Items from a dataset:
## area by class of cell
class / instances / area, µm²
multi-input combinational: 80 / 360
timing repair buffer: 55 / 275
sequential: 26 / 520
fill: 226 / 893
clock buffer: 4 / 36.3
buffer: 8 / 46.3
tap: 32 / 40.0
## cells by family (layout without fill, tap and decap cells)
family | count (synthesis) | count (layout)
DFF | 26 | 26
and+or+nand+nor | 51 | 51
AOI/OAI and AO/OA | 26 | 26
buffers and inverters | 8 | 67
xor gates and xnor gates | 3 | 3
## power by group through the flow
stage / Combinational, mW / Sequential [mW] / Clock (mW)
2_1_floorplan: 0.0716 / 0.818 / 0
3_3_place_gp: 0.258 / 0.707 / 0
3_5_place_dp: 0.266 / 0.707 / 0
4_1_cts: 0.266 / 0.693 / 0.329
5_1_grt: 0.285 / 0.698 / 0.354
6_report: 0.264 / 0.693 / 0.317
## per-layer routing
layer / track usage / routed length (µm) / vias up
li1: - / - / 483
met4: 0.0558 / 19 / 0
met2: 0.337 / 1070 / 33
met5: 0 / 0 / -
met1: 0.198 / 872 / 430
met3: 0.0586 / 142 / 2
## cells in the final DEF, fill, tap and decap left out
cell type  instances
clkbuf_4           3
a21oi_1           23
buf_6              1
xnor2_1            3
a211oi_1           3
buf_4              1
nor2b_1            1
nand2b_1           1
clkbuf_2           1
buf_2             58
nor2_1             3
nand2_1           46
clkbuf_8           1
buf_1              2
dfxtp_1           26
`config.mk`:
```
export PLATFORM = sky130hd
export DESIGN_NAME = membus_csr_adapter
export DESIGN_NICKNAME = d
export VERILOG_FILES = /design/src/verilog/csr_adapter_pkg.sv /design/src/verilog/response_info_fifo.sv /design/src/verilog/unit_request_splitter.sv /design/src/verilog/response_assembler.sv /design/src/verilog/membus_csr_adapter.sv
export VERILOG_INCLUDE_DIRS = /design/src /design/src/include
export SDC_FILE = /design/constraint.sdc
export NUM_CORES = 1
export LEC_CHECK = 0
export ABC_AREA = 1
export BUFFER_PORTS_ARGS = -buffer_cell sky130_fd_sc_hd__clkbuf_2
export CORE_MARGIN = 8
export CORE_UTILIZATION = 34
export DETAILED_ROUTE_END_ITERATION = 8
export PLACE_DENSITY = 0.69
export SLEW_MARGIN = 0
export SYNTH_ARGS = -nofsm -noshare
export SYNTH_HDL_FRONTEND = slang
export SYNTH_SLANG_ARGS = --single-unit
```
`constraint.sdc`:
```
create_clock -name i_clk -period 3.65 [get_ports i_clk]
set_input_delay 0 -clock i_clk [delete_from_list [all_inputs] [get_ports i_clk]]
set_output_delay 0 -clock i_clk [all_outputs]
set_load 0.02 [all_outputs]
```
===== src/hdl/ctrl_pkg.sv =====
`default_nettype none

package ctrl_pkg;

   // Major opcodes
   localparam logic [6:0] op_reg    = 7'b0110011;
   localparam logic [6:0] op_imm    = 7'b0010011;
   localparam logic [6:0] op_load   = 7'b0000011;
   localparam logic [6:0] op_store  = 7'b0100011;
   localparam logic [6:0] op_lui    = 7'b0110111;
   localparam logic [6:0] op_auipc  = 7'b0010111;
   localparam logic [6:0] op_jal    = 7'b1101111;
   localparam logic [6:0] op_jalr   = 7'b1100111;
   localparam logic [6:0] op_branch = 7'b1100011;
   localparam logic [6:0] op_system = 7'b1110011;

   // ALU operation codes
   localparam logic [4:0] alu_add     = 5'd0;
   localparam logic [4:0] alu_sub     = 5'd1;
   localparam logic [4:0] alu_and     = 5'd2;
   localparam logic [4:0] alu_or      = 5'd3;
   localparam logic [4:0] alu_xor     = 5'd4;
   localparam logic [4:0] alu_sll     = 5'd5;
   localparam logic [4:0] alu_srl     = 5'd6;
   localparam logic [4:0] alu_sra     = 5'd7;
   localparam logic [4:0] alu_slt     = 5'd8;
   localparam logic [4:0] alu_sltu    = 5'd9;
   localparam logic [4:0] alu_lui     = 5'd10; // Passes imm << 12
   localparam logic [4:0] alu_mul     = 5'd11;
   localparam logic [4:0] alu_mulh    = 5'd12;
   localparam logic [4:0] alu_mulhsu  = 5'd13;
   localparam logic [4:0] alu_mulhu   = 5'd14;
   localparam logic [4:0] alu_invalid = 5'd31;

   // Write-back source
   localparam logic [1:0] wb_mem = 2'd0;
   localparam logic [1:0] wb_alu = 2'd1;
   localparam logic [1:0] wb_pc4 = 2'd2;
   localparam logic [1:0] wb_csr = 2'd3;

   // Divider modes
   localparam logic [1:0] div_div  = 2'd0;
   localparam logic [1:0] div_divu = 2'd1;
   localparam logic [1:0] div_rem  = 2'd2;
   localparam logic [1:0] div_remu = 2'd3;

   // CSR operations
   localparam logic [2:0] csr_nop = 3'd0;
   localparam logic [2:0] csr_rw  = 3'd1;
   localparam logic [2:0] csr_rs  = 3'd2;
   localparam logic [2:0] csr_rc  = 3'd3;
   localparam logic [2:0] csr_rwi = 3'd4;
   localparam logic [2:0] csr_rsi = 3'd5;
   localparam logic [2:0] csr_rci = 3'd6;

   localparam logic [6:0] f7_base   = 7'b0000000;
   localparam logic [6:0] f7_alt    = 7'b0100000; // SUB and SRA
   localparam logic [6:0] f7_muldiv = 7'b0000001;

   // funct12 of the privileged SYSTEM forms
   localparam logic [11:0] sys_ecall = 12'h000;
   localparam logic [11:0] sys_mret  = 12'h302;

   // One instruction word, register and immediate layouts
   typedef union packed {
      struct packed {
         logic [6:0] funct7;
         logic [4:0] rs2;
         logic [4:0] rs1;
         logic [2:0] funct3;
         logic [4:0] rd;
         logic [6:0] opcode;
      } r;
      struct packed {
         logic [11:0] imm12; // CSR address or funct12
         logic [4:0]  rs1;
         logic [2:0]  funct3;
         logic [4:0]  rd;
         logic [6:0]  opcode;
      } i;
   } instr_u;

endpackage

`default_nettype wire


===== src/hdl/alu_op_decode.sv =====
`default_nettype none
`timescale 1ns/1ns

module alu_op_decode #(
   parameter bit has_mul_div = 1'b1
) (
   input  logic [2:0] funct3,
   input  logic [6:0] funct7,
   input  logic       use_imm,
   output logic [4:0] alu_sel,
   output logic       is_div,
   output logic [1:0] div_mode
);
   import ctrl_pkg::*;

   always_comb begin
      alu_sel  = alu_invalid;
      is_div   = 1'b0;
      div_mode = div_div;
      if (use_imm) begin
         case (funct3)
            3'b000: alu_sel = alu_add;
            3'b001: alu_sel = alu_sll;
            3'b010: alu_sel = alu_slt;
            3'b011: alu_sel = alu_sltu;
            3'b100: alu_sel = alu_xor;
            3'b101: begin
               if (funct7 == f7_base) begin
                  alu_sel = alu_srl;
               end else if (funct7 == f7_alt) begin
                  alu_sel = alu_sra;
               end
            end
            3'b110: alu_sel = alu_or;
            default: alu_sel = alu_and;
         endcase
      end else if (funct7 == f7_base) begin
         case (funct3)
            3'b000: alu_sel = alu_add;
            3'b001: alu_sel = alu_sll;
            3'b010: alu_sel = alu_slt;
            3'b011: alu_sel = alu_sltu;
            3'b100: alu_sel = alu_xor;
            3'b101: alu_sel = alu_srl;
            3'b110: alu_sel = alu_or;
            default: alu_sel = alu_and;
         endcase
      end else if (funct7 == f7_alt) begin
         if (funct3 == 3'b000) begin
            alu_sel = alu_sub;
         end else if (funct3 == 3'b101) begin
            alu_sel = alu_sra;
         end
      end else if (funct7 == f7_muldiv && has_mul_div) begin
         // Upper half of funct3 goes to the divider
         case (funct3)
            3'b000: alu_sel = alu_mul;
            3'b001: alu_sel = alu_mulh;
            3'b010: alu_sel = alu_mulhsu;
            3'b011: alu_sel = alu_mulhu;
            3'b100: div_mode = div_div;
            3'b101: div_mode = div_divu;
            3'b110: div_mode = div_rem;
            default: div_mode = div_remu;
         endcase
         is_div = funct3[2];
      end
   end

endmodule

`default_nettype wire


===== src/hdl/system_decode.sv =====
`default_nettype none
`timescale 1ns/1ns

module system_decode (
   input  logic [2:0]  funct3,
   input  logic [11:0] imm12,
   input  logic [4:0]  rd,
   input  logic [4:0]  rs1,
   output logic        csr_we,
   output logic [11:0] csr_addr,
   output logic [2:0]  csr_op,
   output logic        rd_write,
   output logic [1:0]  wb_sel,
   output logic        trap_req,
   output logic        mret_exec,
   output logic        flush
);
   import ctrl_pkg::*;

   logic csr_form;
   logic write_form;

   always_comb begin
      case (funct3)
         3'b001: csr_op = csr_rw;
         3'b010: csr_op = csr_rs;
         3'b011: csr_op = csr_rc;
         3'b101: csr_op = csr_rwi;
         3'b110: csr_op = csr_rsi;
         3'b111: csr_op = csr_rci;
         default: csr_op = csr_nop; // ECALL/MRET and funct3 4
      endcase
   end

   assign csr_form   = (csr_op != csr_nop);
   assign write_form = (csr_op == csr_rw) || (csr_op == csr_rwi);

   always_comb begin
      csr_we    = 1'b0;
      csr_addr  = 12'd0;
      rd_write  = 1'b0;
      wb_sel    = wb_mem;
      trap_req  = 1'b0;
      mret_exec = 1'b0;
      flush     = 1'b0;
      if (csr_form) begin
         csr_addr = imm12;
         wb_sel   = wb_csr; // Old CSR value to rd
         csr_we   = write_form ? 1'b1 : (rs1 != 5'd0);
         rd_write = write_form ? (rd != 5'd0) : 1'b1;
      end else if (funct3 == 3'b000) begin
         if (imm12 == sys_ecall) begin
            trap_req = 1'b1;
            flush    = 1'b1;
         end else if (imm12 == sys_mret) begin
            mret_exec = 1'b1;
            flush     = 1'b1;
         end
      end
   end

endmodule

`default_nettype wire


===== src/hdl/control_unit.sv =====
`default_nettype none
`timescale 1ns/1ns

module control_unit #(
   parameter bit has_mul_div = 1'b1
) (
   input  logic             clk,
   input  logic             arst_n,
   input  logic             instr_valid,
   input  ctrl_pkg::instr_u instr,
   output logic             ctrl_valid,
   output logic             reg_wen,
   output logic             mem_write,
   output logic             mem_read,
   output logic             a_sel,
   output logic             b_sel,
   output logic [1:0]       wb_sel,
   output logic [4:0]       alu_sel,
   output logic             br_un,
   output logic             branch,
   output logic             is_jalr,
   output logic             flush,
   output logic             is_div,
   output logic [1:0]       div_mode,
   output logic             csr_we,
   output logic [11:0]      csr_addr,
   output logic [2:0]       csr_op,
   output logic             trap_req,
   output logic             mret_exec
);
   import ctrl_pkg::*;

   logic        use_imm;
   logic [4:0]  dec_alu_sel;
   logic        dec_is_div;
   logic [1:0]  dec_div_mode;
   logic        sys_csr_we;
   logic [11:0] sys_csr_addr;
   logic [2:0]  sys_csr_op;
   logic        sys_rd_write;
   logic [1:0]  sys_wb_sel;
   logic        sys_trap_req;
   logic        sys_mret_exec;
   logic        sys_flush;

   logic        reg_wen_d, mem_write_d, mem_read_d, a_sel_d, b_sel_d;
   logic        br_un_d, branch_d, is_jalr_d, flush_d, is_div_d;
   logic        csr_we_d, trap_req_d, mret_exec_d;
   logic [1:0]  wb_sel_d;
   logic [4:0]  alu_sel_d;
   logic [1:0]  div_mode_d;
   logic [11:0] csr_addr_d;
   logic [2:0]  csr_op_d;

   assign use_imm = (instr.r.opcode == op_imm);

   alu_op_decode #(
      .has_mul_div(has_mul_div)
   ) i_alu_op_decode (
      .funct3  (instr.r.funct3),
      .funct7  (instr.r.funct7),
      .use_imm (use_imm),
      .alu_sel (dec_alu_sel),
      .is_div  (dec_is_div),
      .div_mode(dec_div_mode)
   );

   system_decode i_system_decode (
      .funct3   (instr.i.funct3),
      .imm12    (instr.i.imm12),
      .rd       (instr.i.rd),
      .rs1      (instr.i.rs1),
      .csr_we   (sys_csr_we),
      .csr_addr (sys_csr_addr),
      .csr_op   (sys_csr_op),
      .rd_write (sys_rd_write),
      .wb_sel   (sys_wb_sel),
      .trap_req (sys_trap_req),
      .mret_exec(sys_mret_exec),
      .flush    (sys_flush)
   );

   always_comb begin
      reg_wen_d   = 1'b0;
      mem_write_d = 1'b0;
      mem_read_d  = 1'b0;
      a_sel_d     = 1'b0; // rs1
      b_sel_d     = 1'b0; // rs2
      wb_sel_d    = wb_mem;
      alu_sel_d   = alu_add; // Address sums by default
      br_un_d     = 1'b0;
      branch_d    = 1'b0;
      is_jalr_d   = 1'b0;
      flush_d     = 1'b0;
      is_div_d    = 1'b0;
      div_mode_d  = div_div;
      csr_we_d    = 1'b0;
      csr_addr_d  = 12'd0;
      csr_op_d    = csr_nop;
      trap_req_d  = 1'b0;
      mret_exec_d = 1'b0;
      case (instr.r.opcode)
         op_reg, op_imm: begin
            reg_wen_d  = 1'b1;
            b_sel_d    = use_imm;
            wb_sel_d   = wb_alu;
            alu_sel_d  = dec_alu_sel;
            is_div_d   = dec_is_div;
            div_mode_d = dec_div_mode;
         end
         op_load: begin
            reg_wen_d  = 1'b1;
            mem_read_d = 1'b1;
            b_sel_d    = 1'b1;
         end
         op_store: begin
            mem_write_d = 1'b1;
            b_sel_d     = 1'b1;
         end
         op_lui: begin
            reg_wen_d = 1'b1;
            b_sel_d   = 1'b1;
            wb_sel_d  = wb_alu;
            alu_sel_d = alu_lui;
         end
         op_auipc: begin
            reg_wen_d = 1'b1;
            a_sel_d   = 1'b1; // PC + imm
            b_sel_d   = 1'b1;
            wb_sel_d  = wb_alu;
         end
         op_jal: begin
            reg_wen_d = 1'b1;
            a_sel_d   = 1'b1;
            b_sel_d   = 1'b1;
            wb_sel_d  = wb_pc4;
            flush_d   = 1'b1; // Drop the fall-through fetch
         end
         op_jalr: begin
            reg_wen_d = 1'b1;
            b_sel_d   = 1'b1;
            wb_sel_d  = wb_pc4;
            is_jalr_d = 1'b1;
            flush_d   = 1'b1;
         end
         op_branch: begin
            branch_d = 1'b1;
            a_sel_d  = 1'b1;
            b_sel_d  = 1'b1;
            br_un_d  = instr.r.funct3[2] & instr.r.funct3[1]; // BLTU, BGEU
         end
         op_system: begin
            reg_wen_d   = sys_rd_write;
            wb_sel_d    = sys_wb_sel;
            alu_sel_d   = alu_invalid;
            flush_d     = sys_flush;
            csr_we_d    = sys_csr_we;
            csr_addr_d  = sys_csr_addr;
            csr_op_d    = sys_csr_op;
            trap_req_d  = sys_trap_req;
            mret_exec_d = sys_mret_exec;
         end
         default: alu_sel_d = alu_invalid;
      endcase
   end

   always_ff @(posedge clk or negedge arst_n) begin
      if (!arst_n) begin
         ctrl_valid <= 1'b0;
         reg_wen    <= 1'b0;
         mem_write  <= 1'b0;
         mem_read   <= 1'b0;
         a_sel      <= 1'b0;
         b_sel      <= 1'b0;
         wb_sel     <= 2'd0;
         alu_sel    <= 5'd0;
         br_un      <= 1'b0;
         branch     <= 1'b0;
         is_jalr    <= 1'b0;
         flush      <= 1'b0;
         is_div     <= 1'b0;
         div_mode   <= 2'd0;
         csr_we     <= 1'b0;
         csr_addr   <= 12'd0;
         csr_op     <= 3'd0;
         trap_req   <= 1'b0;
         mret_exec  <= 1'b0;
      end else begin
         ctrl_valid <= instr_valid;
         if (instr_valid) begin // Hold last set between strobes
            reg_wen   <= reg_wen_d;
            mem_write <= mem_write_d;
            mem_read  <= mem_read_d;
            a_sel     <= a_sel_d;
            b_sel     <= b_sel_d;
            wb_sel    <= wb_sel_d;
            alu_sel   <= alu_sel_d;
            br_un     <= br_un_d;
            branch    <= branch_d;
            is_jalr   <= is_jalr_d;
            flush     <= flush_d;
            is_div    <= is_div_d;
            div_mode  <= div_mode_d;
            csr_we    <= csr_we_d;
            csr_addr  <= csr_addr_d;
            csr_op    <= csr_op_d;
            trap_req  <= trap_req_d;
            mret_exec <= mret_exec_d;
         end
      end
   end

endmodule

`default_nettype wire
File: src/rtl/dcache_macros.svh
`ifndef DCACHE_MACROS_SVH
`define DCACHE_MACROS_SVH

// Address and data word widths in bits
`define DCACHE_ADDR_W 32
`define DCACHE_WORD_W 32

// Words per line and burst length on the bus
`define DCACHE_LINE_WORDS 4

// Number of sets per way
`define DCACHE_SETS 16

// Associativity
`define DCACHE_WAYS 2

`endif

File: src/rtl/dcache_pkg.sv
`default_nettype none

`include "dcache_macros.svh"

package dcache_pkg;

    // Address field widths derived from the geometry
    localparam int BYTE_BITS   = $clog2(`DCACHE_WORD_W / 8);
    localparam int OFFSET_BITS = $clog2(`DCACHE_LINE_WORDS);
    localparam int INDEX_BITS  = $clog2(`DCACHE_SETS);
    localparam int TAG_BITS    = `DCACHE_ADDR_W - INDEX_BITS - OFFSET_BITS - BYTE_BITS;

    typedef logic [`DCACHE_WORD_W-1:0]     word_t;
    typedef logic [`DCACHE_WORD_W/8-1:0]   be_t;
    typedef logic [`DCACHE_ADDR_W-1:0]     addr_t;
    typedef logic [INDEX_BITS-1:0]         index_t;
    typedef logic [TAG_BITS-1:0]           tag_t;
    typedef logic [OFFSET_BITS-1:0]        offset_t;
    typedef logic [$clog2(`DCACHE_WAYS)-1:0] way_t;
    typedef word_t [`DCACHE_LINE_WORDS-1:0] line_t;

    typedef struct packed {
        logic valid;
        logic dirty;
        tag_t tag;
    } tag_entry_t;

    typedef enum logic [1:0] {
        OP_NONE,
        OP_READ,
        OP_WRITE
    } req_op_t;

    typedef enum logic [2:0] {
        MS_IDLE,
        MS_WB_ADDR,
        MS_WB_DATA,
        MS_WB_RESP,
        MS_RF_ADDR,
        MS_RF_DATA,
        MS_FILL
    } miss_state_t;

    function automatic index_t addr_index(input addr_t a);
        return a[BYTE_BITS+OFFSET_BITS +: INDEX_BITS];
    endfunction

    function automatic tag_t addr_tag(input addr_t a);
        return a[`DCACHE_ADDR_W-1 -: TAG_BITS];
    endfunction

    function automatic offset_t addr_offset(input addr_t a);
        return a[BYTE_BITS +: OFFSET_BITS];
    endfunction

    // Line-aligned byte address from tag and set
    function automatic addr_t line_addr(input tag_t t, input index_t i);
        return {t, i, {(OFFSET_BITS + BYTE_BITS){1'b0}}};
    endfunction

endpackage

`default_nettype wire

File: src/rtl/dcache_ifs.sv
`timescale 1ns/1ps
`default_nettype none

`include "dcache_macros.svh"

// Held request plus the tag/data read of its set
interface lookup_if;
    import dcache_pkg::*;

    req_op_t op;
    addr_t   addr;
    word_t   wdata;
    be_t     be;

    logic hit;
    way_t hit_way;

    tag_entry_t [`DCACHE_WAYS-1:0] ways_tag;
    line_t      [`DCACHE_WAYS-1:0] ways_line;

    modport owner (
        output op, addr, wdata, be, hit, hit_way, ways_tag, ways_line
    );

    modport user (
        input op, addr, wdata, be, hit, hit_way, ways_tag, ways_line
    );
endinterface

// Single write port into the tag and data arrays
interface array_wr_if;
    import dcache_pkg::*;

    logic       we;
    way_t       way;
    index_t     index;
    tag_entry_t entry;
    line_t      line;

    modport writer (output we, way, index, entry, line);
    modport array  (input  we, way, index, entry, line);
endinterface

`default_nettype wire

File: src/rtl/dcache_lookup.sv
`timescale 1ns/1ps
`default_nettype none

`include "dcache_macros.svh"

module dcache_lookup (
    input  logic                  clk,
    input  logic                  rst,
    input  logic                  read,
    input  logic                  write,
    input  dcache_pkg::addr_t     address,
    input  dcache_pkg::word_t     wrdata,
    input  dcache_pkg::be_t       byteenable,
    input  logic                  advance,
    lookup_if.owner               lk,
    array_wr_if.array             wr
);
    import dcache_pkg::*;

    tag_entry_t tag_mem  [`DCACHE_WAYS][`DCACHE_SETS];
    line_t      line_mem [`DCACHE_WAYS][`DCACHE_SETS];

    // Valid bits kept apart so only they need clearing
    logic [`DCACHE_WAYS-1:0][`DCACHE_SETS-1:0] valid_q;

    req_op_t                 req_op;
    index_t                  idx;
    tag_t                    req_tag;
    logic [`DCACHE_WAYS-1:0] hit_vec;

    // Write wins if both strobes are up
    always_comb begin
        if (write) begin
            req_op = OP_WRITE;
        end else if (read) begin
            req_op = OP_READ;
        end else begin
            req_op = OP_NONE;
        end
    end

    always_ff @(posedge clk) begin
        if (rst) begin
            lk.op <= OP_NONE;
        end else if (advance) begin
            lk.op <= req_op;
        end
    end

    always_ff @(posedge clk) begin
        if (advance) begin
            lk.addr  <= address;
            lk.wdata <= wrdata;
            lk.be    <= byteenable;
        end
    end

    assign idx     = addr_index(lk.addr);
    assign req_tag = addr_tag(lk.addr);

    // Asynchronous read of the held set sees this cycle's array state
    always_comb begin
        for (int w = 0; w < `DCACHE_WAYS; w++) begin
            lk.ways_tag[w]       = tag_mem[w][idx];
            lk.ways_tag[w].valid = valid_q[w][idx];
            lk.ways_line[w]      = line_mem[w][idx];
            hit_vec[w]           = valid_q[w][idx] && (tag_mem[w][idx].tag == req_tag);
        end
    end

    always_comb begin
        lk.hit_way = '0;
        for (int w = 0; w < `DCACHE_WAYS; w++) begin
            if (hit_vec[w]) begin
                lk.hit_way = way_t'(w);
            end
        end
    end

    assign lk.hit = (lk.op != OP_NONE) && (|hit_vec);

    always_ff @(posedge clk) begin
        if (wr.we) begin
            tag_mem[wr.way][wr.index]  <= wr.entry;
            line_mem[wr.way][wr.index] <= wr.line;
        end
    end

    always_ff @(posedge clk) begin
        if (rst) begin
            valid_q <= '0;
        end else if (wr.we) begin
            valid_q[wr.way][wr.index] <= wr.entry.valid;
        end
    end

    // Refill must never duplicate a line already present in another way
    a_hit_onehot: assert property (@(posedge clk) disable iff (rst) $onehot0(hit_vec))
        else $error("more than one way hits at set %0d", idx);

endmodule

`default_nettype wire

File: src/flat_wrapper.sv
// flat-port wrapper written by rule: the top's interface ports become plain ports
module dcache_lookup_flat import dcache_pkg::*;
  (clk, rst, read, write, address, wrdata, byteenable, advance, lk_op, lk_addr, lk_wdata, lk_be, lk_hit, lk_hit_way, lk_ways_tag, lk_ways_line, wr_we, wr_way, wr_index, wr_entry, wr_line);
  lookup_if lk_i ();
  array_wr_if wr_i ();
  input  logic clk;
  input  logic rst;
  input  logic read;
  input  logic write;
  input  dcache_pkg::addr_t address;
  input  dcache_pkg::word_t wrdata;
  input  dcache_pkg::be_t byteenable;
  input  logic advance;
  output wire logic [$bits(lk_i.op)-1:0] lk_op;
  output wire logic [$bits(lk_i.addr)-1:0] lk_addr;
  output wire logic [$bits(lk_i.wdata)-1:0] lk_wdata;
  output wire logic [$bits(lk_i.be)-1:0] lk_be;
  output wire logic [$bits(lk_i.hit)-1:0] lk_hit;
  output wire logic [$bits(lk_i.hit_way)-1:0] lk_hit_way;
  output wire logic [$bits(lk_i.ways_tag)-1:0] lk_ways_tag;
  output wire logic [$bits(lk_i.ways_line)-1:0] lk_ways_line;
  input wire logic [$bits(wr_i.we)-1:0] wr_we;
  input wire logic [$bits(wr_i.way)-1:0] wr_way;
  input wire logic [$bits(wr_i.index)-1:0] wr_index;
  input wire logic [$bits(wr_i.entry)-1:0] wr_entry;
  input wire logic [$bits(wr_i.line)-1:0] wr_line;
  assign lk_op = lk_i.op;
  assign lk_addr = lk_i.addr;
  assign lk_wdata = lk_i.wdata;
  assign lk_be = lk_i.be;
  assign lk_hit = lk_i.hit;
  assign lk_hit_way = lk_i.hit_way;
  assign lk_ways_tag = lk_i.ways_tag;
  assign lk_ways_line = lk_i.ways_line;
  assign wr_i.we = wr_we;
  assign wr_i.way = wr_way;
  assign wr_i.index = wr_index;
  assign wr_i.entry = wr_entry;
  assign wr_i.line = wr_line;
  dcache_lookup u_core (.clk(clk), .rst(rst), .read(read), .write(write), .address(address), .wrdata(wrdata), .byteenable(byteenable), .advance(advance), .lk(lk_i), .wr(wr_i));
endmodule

## Task
Lines holding "widths" in the data above: copy each of them.

## Result of this task
// Address and data word widths in bits
    // Address field widths derived from the geometry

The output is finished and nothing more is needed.